Saved data entries:
## config.mk

```make
export PLATFORM = sky130hd
export DESIGN_NAME = srch_fifo
export DESIGN_NICKNAME = d
export VERILOG_FILES = /design/src/rtl/srch_fifo_pkg.sv /design/src/rtl/srch_fifo_ctrl.sv /design/src/rtl/srch_fifo_slots.sv /design/src/rtl/srch_fifo_search.sv /design/src/rtl/srch_fifo.sv
export SDC_FILE = /design/constraint.sdc
export NUM_CORES = 1
export LEC_CHECK = 0
export BUFFER_PORTS_ARGS = -buffer_cell sky130_fd_sc_hd__clkbuf_2
export CAP_MARGIN = 10
export CORE_MARGIN = 8
export CORE_UTILIZATION = 45
export CTS_CLUSTER_SIZE = 25
export DETAILED_ROUTE_END_ITERATION = 10
export PLACE_DENSITY_LB_ADDON = 0.12
export SLEW_MARGIN = 10
export SYNTH_ARGS = -nofsm -noshare
export SYNTH_HDL_FRONTEND = slang
export SYNTH_HIERARCHICAL = 1
export SYNTH_SLANG_ARGS = --single-unit
```

## constraint.sdc

```tcl
create_clock -name clk_i -period 3.8 [get_ports clk_i]
set_input_delay 1.14 -clock clk_i [delete_from_list [all_inputs] [get_ports clk_i]]
set_output_delay 1.14 -clock clk_i [all_outputs]
set_load 0.05 [all_outputs]
```

## src/rtl/srch_fifo_pkg.sv

```systemverilog
package srch_fifo_pkg;
  localparam int unsigned REG_W  = 5;
  localparam int unsigned DATA_W = 32;

  typedef enum logic [1:0] {
    K_ADD   = 2'd0,
    K_BZ    = 2'd1,
    K_LOAD  = 2'd2,
    K_STORE = 2'd3
  } kind_e;

  typedef struct packed {
    kind_e             kind;
    logic [REG_W-1:0]  rd;
    logic [DATA_W-1:0] a;
    logic [DATA_W-1:0] b;
  } entry_t;
endpackage

```

## src/rtl/srch_fifo_ctrl.sv

```systemverilog
module srch_fifo_ctrl #(
  parameter int unsigned DEPTH = 2,
  localparam int unsigned PW = (DEPTH > 1) ? $clog2(DEPTH) : 1
) (
  input  logic             clk_i,
  input  logic             rst_ni,
  input  logic             enq_vld_i,
  input  logic             deq_i,
  input  logic             clr_i,
  output logic             enq_rdy_o,
  output logic             enq_fire_o,
  output logic             head_vld_o,
  output logic [PW-1:0]    wr_idx_o,
  output logic [PW-1:0]    rd_idx_o,
  output logic [DEPTH-1:0] valid_mid_o
);
  logic [DEPTH-1:0] valid_q, valid_d, valid_mid;
  logic [PW-1:0]    rd_q, rd_d, wr_q, wr_d, rd_mid, wr_mid;
  logic             deq_fire;

  function automatic logic [PW-1:0] nxt(input logic [PW-1:0] p);
    return (p == PW'(DEPTH - 1)) ? '0 : p + 1'b1;
  endfunction

  // Execute-side actions (deq, clr) resolve first; enq and search see the result.
  always_comb begin
    head_vld_o = valid_q[rd_q];
    deq_fire   = deq_i & head_vld_o & ~clr_i;
    rd_mid     = deq_fire ? nxt(rd_q) : rd_q;
    wr_mid     = clr_i ? rd_mid : wr_q;
    valid_mid  = clr_i ? '0 : valid_q;
    if (deq_fire) valid_mid[rd_q] = 1'b0;
    enq_rdy_o  = ~valid_mid[wr_mid];
    enq_fire_o = enq_vld_i & enq_rdy_o;
    valid_d    = valid_mid;
    if (enq_fire_o) valid_d[wr_mid] = 1'b1;
    wr_d       = enq_fire_o ? nxt(wr_mid) : wr_mid;
    rd_d       = rd_mid;
  end

  always_ff @(posedge clk_i or negedge rst_ni) begin
    if (!rst_ni) begin
      valid_q <= '0;
      rd_q    <= '0;
      wr_q    <= '0;
    end else begin
      valid_q <= valid_d;
      rd_q    <= rd_d;
      wr_q    <= wr_d;
    end
  end

  assign wr_idx_o    = wr_mid;
  assign rd_idx_o    = rd_q;
  assign valid_mid_o = valid_mid;
endmodule

```

## src/rtl/srch_fifo_slots.sv

```systemverilog
module srch_fifo_slots
  import srch_fifo_pkg::*;
#(
  parameter int unsigned DEPTH = 2,
  localparam int unsigned PW = (DEPTH > 1) ? $clog2(DEPTH) : 1
) (
  input  logic                 clk_i,
  input  logic                 rst_ni,
  input  logic                 wr_en_i,
  input  logic [PW-1:0]        wr_idx_i,
  input  entry_t               wr_data_i,
  input  logic [PW-1:0]        rd_idx_i,
  output entry_t               rd_data_o,
  output entry_t [DEPTH-1:0]   slots_o
);
  entry_t [DEPTH-1:0] mem_q;

  for (genvar i = 0; i < DEPTH; i++) begin : g_slot
    always_ff @(posedge clk_i or negedge rst_ni) begin
      if (!rst_ni)                                mem_q[i] <= '0;
      else if (wr_en_i && wr_idx_i == PW'(i))     mem_q[i] <= wr_data_i;
    end
  end

  assign rd_data_o = mem_q[rd_idx_i];
  assign slots_o   = mem_q;
endmodule

```

## src/rtl/srch_fifo_search.sv

```systemverilog
module srch_fifo_search
  import srch_fifo_pkg::*;
#(
  parameter int unsigned DEPTH = 2
) (
  input  entry_t [DEPTH-1:0] slots_i,
  input  logic   [DEPTH-1:0] valid_i,
  input  logic   [REG_W-1:0] key_i,
  output logic               hit_o
);
  logic [DEPTH-1:0] match;

  // Only kinds that write a register can create a hazard.
  for (genvar i = 0; i < DEPTH; i++) begin : g_cmp
    assign match[i] = valid_i[i]
                    && (slots_i[i].kind == K_ADD || slots_i[i].kind == K_LOAD)
                    && (slots_i[i].rd == key_i);
  end

  assign hit_o = |match;
endmodule

```

## src/rtl/srch_fifo.sv

```systemverilog
module srch_fifo
  import srch_fifo_pkg::*;
#(
  parameter int unsigned DEPTH = 2
) (
  input  logic        clk_i,
  input  logic        rst_ni,
  input  logic        enq_vld_i,
  output logic        enq_rdy_o,
  input  logic [1:0]  enq_kind_i,
  input  logic [4:0]  enq_rd_i,
  input  logic [31:0] enq_a_i,
  input  logic [31:0] enq_b_i,
  output logic        head_vld_o,
  output logic [1:0]  head_kind_o,
  output logic [4:0]  head_rd_o,
  output logic [31:0] head_a_o,
  output logic [31:0] head_b_o,
  input  logic        deq_i,
  input  logic        clr_i,
  input  logic [4:0]  srch_key_i,
  output logic        srch_hit_o
);
  localparam int unsigned PW = (DEPTH > 1) ? $clog2(DEPTH) : 1;

  logic               enq_fire;
  logic [PW-1:0]      wr_idx, rd_idx;
  logic [DEPTH-1:0]   valid_mid;
  entry_t             enq_ent, head_ent;
  entry_t [DEPTH-1:0] slots;

  assign enq_ent = '{kind: kind_e'(enq_kind_i), rd: enq_rd_i, a: enq_a_i, b: enq_b_i};

  srch_fifo_ctrl #(.DEPTH(DEPTH)) u_ctrl (
    .clk_i      (clk_i),
    .rst_ni     (rst_ni),
    .enq_vld_i  (enq_vld_i),
    .deq_i      (deq_i),
    .clr_i      (clr_i),
    .enq_rdy_o  (enq_rdy_o),
    .enq_fire_o (enq_fire),
    .head_vld_o (head_vld_o),
    .wr_idx_o   (wr_idx),
    .rd_idx_o   (rd_idx),
    .valid_mid_o(valid_mid)
  );

  srch_fifo_slots #(.DEPTH(DEPTH)) u_slots (
    .clk_i    (clk_i),
    .rst_ni   (rst_ni),
    .wr_en_i  (enq_fire),
    .wr_idx_i (wr_idx),
    .wr_data_i(enq_ent),
    .rd_idx_i (rd_idx),
    .rd_data_o(head_ent),
    .slots_o  (slots)
  );

  srch_fifo_search #(.DEPTH(DEPTH)) u_search (
    .slots_i(slots),
    .valid_i(valid_mid),
    .key_i  (srch_key_i),
    .hit_o  (srch_hit_o)
  );

  assign head_kind_o = head_ent.kind;
  assign head_rd_o   = head_ent.rd;
  assign head_a_o    = head_ent.a;
  assign head_b_o    = head_ent.b;
endmodule

```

ACTIVITY ::
Scan the entries above for lines with "else" in them, then report how many there are as a plain number.

WRITTEN ANSWER ::
2